Conociendo la exacerbada partidización política de los lectores que participan en este foro, ya me veo venir comentarios irónicos sobre el reciente aporte del Estado de dos millones de dólares a esta institución, muy criticado en su momento. Me interesa opinar al respecto que el subsidio estatal no fue injusto en sí mismo, lo que es injusto es que no se replique sistemáticamente en todas las demás organizaciones que en Uruguay defienden la bella utopía de la cultura. Los países más liberales del mundo, los que más librada dejan su economía a la tantas veces criticada ley de la oferta y la demanda, son también los que conceden más subsidios estatales a la producción artística.

No debo pedirle apoyo a la sociedad si quiero fabricar escarbadientes. Me bastará con hacer un producto que resulte agradable para el que lo compre, y si no es así, tengo dos alternativas: fundirme o hacerlo como le guste al cliente. En cultura, la relación es muy distinta. Si sólo hiciéramos lo que probadamente satisface al público, en la cartelera montevideana no existirían ni Shakespeare ni Chejov. Sólo tendríamos comedias al estilo de El champagne las pone mimosas. Nada sabríamos de Mozart ni Piazzolla ni Los Beatles. Estaríamos todos bailando al son de Los pibes chorros. Democratizar la cultura no significa producir lo que a la gente le gusta, sino hacer llegar a esa gente un arte exigente intelectual y sensiblemente, para que refine su sentido estético. Esto no es tarea solamente de los particulares, es una obligación del Estado (salvo que queramos un pueblo embrutecido, para gobernarlo más fácil).
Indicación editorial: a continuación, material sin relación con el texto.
<file path="src/include/rvfi_params.svh">
// ------------------------------
// Widths of the RVFI tracer, XLEN is fixed at 32
// Side memory depth must equal 2**RVFI_TRANS_ID_BITS
// ------------------------------

`ifndef RVFI_PARAMS_SVH
`define RVFI_PARAMS_SVH

// ------------------------------
// Data path
// ------------------------------
`define RVFI_XLEN 32            // Integer register width

// ------------------------------
// Scoreboard tracking
// ------------------------------
`define RVFI_NR_SB_ENTRIES 8    // In-flight instructions tracked
`define RVFI_TRANS_ID_BITS 3    // Index into the side memory

`endif
</file>
<file path="src/design/rvfi_pkg.sv">
// ------------------------------
// Types shared by the RVFI tracer blocks
// Single commit port, virtual addresses only
// ------------------------------

`default_nettype none

`include "rvfi_params.svh"

package rvfi_pkg;

  // ------------------------------
  // Plain vectors
  // ------------------------------
  typedef logic [`RVFI_XLEN-1:0]          xlen_t;
  typedef logic [`RVFI_TRANS_ID_BITS-1:0] trans_id_t;
  typedef logic [`RVFI_XLEN/8-1:0]        be_t;       // One bit per byte lane
  typedef logic [31:0]                    insn_t;
  typedef logic [4:0]                     reg_addr_t;
  typedef logic [31:0]                    order_t;
  typedef logic [31:0]                    cause_t;

  // ------------------------------
  // Enums
  // ------------------------------
  typedef enum logic [1:0] {U = 2'd0, S = 2'd1, M = 2'd3} priv_lvl_e;
  typedef enum logic [1:0] {NONE, LOAD, STORE} lsu_fu_e;
  typedef enum logic [1:0] {OFF, RUN, FLUSH} trace_state_e;

  // ------------------------------
  // Probe and record bundles
  // ------------------------------
  typedef struct packed {
    lsu_fu_e   fu;
    xlen_t     vaddr;
    be_t       be;
    trans_id_t trans_id;
    xlen_t     wdata;       // Store data, ignored for loads
  } lsu_ctrl_t;

  typedef struct packed {
    logic      commit_ack;
    logic      ex_valid;
    cause_t    ex_cause;
    reg_addr_t rs1;
    reg_addr_t rs2;
    reg_addr_t rd;
    xlen_t     pc;
    xlen_t     result;
    xlen_t     wdata;       // Value written to rd
    priv_lvl_e priv_lvl;
    logic      debug_mode;
    trans_id_t commit_pointer;
  } commit_probe_t;

  typedef struct packed {
    logic       valid;
    order_t     order;
    insn_t      insn;
    logic       trap;
    cause_t     cause;
    logic [1:0] mode;
    logic [1:0] ixl;
    reg_addr_t  rs1_addr;
    reg_addr_t  rs2_addr;
    reg_addr_t  rd_addr;
    xlen_t      rs1_rdata;
    xlen_t      rs2_rdata;
    xlen_t      rd_wdata;
    xlen_t      pc_rdata;
    xlen_t      mem_addr;
    be_t        mem_rmask;
    be_t        mem_wmask;
    xlen_t      mem_wdata;
    xlen_t      mem_rdata;
  } rvfi_instr_t;

  // Per-instruction data kept between issue and commit
  typedef struct packed {
    xlen_t rs1_rdata;
    xlen_t rs2_rdata;
    xlen_t lsu_addr;
    be_t   rmask;
    be_t   wmask;
    xlen_t lsu_wdata;
    insn_t instr;
  } sb_entry_t;

endpackage

`default_nettype wire

</file>
<file path="src/design/rvfi_tracer.sv">
// ------------------------------
// RVFI tracer top, observes the core only
// ------------------------------

`timescale 1ns/1ns
`default_nettype none

module rvfi_tracer (
  input  logic                    clk_i,
  input  logic                    rst_i,
  input  logic                    clear_i,
  input  logic                    trace_en_i,
  // ID stage probes
  input  logic                    flush_i,
  input  logic                    fetch_entry_valid_i,
  input  rvfi_pkg::insn_t         instruction_i,
  input  logic                    is_compressed_i,
  input  logic                    issue_ack_i,
  // Decode probes
  input  rvfi_pkg::trans_id_t     issue_pointer_i,
  input  logic                    decoded_valid_i,
  input  logic                    decoded_ack_i,
  input  logic                    flush_unissued_i,
  input  rvfi_pkg::xlen_t         rs1_fwd_i,
  input  rvfi_pkg::xlen_t         rs2_fwd_i,
  // LSU and commit probes
  input  rvfi_pkg::lsu_ctrl_t     lsu_ctrl_i,
  input  rvfi_pkg::commit_probe_t commit_i,
  output rvfi_pkg::rvfi_instr_t   rvfi_o
);

  logic                capture_en;
  logic                report_en;
  logic                issue_valid;
  rvfi_pkg::insn_t     issue_instr;
  rvfi_pkg::sb_entry_t sb_entry;
  logic                retire;
  rvfi_pkg::order_t    order;

  rvfi_trace_fsm u_trace_fsm (
    .clk_i        (clk_i),
    .rst_i        (rst_i),
    .trace_en_i   (trace_en_i),
    .flush_i      (flush_i),
    .capture_en_o (capture_en),
    .report_en_o  (report_en)
  );

  rvfi_issue_latch u_issue_latch (
    .clk_i               (clk_i),
    .rst_i               (rst_i),
    .clear_i             (clear_i),
    .capture_en_i        (capture_en),
    .fetch_entry_valid_i (fetch_entry_valid_i),
    .instruction_i       (instruction_i),
    .is_compressed_i     (is_compressed_i),
    .issue_ack_i         (issue_ack_i),
    .flush_i             (flush_i),
    .issue_valid_o       (issue_valid),
    .issue_instr_o       (issue_instr)
  );

  rvfi_sb_mem u_sb_mem (
    .clk_i            (clk_i),
    .rst_i            (rst_i),
    .clear_i          (clear_i),
    .capture_en_i     (capture_en),
    .issue_valid_i    (issue_valid),
    .issue_instr_i    (issue_instr),
    .decoded_valid_i  (decoded_valid_i),
    .decoded_ack_i    (decoded_ack_i),
    .flush_unissued_i (flush_unissued_i),
    .issue_pointer_i  (issue_pointer_i),
    .rs1_fwd_i        (rs1_fwd_i),
    .rs2_fwd_i        (rs2_fwd_i),
    .lsu_ctrl_i       (lsu_ctrl_i),
    .rd_pointer_i     (commit_i.commit_pointer),
    .entry_o          (sb_entry)
  );

  rvfi_pack u_pack (
    .report_en_i (report_en),
    .commit_i    (commit_i),
    .entry_i     (sb_entry),
    .order_i     (order),
    .rvfi_o      (rvfi_o),
    .retire_o    (retire)
  );

  rvfi_order_counter u_order_counter (
    .clk_i    (clk_i),
    .rst_i    (rst_i),
    .clear_i  (clear_i),
    .retire_i (retire),
    .order_o  (order)
  );

endmodule

`default_nettype wire

</file>
<file path="src/design/rvfi_pack.sv">
// ------------------------------
// Builds the retirement record in the commit cycle
// Only ecalls retire as valid when trapping
// ------------------------------

`timescale 1ns/1ns
`default_nettype none

module rvfi_pack (
  input  logic                    report_en_i,
  input  rvfi_pkg::commit_probe_t commit_i,
  input  rvfi_pkg::sb_entry_t     entry_i,
  input  rvfi_pkg::order_t        order_i,
  output rvfi_pkg::rvfi_instr_t   rvfi_o,
  output logic                    retire_o
);

  // Environment call causes
  localparam rvfi_pkg::cause_t ENV_CALL_UMODE = 32'd8;
  localparam rvfi_pkg::cause_t ENV_CALL_SMODE = 32'd9;
  localparam rvfi_pkg::cause_t ENV_CALL_MMODE = 32'd11;

  logic exception;
  logic is_ecall;

  assign exception = report_en_i && commit_i.ex_valid;
  assign is_ecall  = (commit_i.ex_cause == ENV_CALL_UMODE) ||
                     (commit_i.ex_cause == ENV_CALL_SMODE) ||
                     (commit_i.ex_cause == ENV_CALL_MMODE);

  always_comb begin
    rvfi_o.valid     = report_en_i && ((commit_i.commit_ack && !commit_i.ex_valid) ||
                                       (commit_i.ex_valid && is_ecall));
    rvfi_o.order     = order_i;
    rvfi_o.insn      = entry_i.instr;
    rvfi_o.trap      = exception;
    rvfi_o.cause     = commit_i.ex_cause;
    rvfi_o.mode      = commit_i.debug_mode ? 2'b10 : commit_i.priv_lvl;
    rvfi_o.ixl       = 2'd1;  // RV32
    rvfi_o.rs1_addr  = commit_i.rs1;
    rvfi_o.rs2_addr  = commit_i.rs2;
    rvfi_o.rd_addr   = commit_i.rd;
    rvfi_o.rs1_rdata = entry_i.rs1_rdata;
    rvfi_o.rs2_rdata = entry_i.rs2_rdata;
    rvfi_o.rd_wdata  = commit_i.wdata;
    rvfi_o.pc_rdata  = commit_i.pc;
    rvfi_o.mem_addr  = entry_i.lsu_addr;
    rvfi_o.mem_rmask = entry_i.rmask;
    rvfi_o.mem_wmask = entry_i.wmask;
    rvfi_o.mem_wdata = entry_i.lsu_wdata;
    rvfi_o.mem_rdata = commit_i.result;  // Committed result stands in for load data
  end

  assign retire_o = rvfi_o.valid;

endmodule

`default_nettype wire

</file>
<file path="src/design/rvfi_sb_mem.sv">
// ------------------------------
// Side memory indexed by transaction id
// A load and a store for one trans id never come together
// ------------------------------

`timescale 1ns/1ns
`default_nettype none

`include "rvfi_params.svh"

module rvfi_sb_mem (
  input  logic                clk_i,
  input  logic                rst_i,
  input  logic                clear_i,
  input  logic                capture_en_i,
  input  logic                issue_valid_i,
  input  rvfi_pkg::insn_t     issue_instr_i,
  input  logic                decoded_valid_i,
  input  logic                decoded_ack_i,
  input  logic                flush_unissued_i,
  input  rvfi_pkg::trans_id_t issue_pointer_i,
  input  rvfi_pkg::xlen_t     rs1_fwd_i,
  input  rvfi_pkg::xlen_t     rs2_fwd_i,
  input  rvfi_pkg::lsu_ctrl_t lsu_ctrl_i,
  input  rvfi_pkg::trans_id_t rd_pointer_i,
  output rvfi_pkg::sb_entry_t entry_o
);

  rvfi_pkg::sb_entry_t [`RVFI_NR_SB_ENTRIES-1:0] mem_q, mem_n;

  rvfi_pkg::be_t lsu_rmask;
  rvfi_pkg::be_t lsu_wmask;
  logic          issue_write;

  // ------------------------------
  // LSU mask split
  // ------------------------------
  assign lsu_rmask = (lsu_ctrl_i.fu == rvfi_pkg::LOAD)  ? lsu_ctrl_i.be : '0;
  assign lsu_wmask = (lsu_ctrl_i.fu == rvfi_pkg::STORE) ? lsu_ctrl_i.be : '0;

  assign issue_write = capture_en_i && issue_valid_i && decoded_valid_i &&
                       decoded_ack_i && !flush_unissued_i;

  // ------------------------------
  // Entry update
  // ------------------------------
  always_comb begin
    mem_n = mem_q;

    // New instruction starts with clean memory info
    if (issue_write) begin
      mem_n[issue_pointer_i] = '{
        rs1_rdata: rs1_fwd_i,
        rs2_rdata: rs2_fwd_i,
        lsu_addr:  '0,
        rmask:     '0,
        wmask:     '0,
        lsu_wdata: '0,
        instr:     issue_instr_i
      };
    end

    // LSU request lands on an already issued entry
    if (lsu_rmask != '0) begin
      mem_n[lsu_ctrl_i.trans_id].lsu_addr = lsu_ctrl_i.vaddr;
      mem_n[lsu_ctrl_i.trans_id].rmask    = lsu_rmask;
    end else if (lsu_wmask != '0) begin
      mem_n[lsu_ctrl_i.trans_id].lsu_addr  = lsu_ctrl_i.vaddr;
      mem_n[lsu_ctrl_i.trans_id].wmask     = lsu_wmask;
      mem_n[lsu_ctrl_i.trans_id].lsu_wdata = lsu_ctrl_i.wdata;
    end
  end

  always_ff @(posedge clk_i) begin
    if (rst_i || clear_i) begin
      mem_q <= '0;
    end else begin
      mem_q <= mem_n;
    end
  end

  assign entry_o = mem_q[rd_pointer_i];  // Read at the commit pointer

endmodule

`default_nettype wire

</file>
<file path="src/design/rvfi_issue_latch.sv">
// ------------------------------
// Holds the fetched word until the issue stage takes it
// Compressed words are kept zero-extended above bit 15
// ------------------------------

`timescale 1ns/1ns
`default_nettype none

module rvfi_issue_latch (
  input  logic              clk_i,
  input  logic              rst_i,
  input  logic              clear_i,
  input  logic              capture_en_i,
  input  logic              fetch_entry_valid_i,
  input  rvfi_pkg::insn_t   instruction_i,
  input  logic              is_compressed_i,
  input  logic              issue_ack_i,
  input  logic              flush_i,
  output logic              issue_valid_o,
  output rvfi_pkg::insn_t   issue_instr_o
);

  logic            valid_q, valid_n;
  rvfi_pkg::insn_t instr_q, instr_n;

  always_comb begin
    valid_n = valid_q;
    instr_n = instr_q;

    if (issue_ack_i) begin
      valid_n = 1'b0;  // Word handed to issue
    end

    // Refill when empty or when the current word leaves this cycle
    if (capture_en_i && fetch_entry_valid_i && (!valid_q || issue_ack_i)) begin
      valid_n = 1'b1;
      instr_n = is_compressed_i ? {16'b0, instruction_i[15:0]} : instruction_i;
    end

    if (flush_i) begin
      valid_n = 1'b0;
    end
  end

  always_ff @(posedge clk_i) begin
    if (rst_i || clear_i) begin
      valid_q <= 1'b0;
      instr_q <= '0;
    end else begin
      valid_q <= valid_n;
      instr_q <= instr_n;
    end
  end

  assign issue_valid_o = valid_q;
  assign issue_instr_o = instr_q;

endmodule

`default_nettype wire

</file>
<file path="src/design/rvfi_order_counter.sv">
// ------------------------------
// Holds the order of the next retired record
// Wraps silently after 2**32 retirements
// ------------------------------

`timescale 1ns/1ns
`default_nettype none

module rvfi_order_counter (
  input  logic             clk_i,
  input  logic             rst_i,
  input  logic             clear_i,
  input  logic             retire_i,
  output rvfi_pkg::order_t order_o
);

  rvfi_pkg::order_t order_q;

  always_ff @(posedge clk_i) begin
    if (rst_i || clear_i) begin
      order_q <= '0;
    end else if (retire_i) begin
      order_q <= order_q + 1'b1;  // Advance after each valid record
    end
  end

  assign order_o = order_q;

endmodule

`default_nettype wire

</file>
<file path="src/design/rvfi_trace_fsm.sv">
// ------------------------------
// Capture is off until trace_en_i is seen high
// One cycle of capture is dropped after each flush
// ------------------------------

`timescale 1ns/1ns
`default_nettype none

module rvfi_trace_fsm (
  input  logic clk_i,
  input  logic rst_i,
  input  logic trace_en_i,
  input  logic flush_i,
  output logic capture_en_o,
  output logic report_en_o
);

  rvfi_pkg::trace_state_e state_q, state_n;

  // ------------------------------
  // Next state
  // ------------------------------
  always_comb begin
    state_n = state_q;
    case (state_q)
      rvfi_pkg::OFF: begin
        if (trace_en_i) begin
          state_n = rvfi_pkg::RUN;
        end
      end
      rvfi_pkg::RUN: begin
        if (flush_i) begin
          state_n = rvfi_pkg::FLUSH;
        end
      end
      rvfi_pkg::FLUSH: state_n = rvfi_pkg::RUN;  // Single blind cycle
      default:         state_n = rvfi_pkg::OFF;
    endcase

    // Disable wins from any state
    if (!trace_en_i) begin
      state_n = rvfi_pkg::OFF;
    end
  end

  always_ff @(posedge clk_i) begin
    if (rst_i) begin
      state_q <= rvfi_pkg::OFF;
    end else begin
      state_q <= state_n;
    end
  end

  assign capture_en_o = (state_q == rvfi_pkg::RUN);
  assign report_en_o  = (state_q != rvfi_pkg::OFF);  // In-flight work still retires in FLUSH

endmodule

`default_nettype wire

</file>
Esa tarea, con y sin apoyos oficiales, ha sido la misión autoimpuesta por el movimiento de teatro independiente de los últimos sesenta años. En el programa de Tevé Ciudad, el director y actor Arturo Fleitas confiesa la preocupación de cómo sostener una institución que paga sueldos a una cantidad importante de empleados, mientras los artistas, que conforman la cooperativa que la conduce, reciben retribuciones magras o nulas. En países desarrollados y prósperos, eso se resuelve con subsidios sistemáticos, que la sociedad consiente en pagar a cambio de que los valores culturales sigan en alto. En Uruguay nos hemos acostumbrado al lugar común de que el artista es el haragán de la familia y que no merece un salario por su trabajo. Por eso tantos talentos terminan en la pobreza  y tantos otros abandonan el camino del arte, dedicando su tiempo a tareas menos importantes para la sociedad, pero lucrativas para sí mismos.

Al final del ciclo Historias Galponeras, mientras corren los créditos, un pequeño frame descubre a la querida actriz Sara Larocca, que dice una frase que lo resume todo:

"Recuerden todo lo que hemos hecho. No lo dejen perder. Que la llamita siga encendida. No dejen que se apague nunca".

El 30 de setiembre se cumplieron cinco años de la muerte de Sara. Seguramente su acendrado marxismo le habrá dado la convicción de que su alma no sobreviviría al cuerpo. Sin embargo, la magia del video tape hace que vuelva de la muerte para darnos una lección formidable, rabiosamente emotiva: la de que a los artistas que estamos vivos nos toca portar una antorcha que pasa de generación en generación, y que es nuestra obligación mantenerla encendida. Atahualpa del Cioppo debe de estar asintiendo.